In the case of money, the shift needed is away from the focus on ownership and possession in favour of the productive good that people can do with it. It is calculated that in the UK the richest 1% own a quarter of the wealth in money terms. It’s easy to reflect on that in terms of moral outrage, but the significant fact is not how wealthy a few people are but how little real use they make of their enormous riches.

Most of that wealth is sequestered away in land, property, company shares and other financial instruments, in the hope that they become more valuable over time. While the rich are pointlessly acquiring even greater wealth in this way, most other people are unable to live the fulfilled, productive lives of which they are capable either because they have no access to money or because too much of their energy is taken up in acquiring the money that they need to survive.

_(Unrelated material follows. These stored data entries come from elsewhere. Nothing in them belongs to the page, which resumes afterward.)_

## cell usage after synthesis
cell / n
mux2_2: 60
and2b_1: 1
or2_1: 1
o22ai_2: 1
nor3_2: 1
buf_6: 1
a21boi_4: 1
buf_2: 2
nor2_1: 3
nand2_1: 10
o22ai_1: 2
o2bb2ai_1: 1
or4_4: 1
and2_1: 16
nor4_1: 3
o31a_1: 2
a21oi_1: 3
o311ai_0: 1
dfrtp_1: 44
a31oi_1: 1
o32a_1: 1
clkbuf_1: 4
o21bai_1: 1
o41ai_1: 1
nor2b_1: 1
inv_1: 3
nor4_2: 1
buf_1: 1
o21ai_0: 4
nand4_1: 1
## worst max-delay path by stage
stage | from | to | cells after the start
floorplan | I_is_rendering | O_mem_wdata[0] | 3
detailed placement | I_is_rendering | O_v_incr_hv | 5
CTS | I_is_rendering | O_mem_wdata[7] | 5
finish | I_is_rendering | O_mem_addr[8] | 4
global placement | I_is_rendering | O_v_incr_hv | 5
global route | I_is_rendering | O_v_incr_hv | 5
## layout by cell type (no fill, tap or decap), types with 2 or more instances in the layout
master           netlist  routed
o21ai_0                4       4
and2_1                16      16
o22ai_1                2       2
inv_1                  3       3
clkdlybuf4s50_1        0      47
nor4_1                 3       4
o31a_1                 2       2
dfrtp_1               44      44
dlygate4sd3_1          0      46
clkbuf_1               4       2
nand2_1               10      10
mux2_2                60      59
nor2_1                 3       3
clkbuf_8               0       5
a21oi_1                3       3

The real crime of extreme inequality, therefore, is not plain poverty but the colossal waste of human productivity that arises when people do not have access to the tools, both literal and metaphorical, that will allow them to fulfil their creative potential. That is why a Universal Basic Income is such an exciting idea. It recognises that having enough money to live on frees up people’s time and energy to do creative, productive things.

Education is the other vital ingredient for this alchemy, because it provides the opportunity for self-discovery on which all creativity thrives. That the current school system has been reduced to the scoring of a few functional cognitive skills is arguably the biggest barrier to a dynamic, creative society. Children learn in all sorts of different ways, and those with the greatest creative potential are often the least suited to Ofsted’s formulaic prescriptions.

All people are creative, but Britain’s language, culture and history bestow certain advantages when engaging creatively on a wider stage. Maximising that advantage requires the widest possible participation, which in turn requires a fundamental reform in the way that our financial and educational resources are distributed. If we fail at that, then creative opportunities may be squeezed out of the lives of the majority to become niche activities for a privileged few. If we can manage it, however, we can move on from the setbacks of Brexit and Covid into a virtuous cycle of creation and appreciation in which the UK’s creative sector can truly thrive.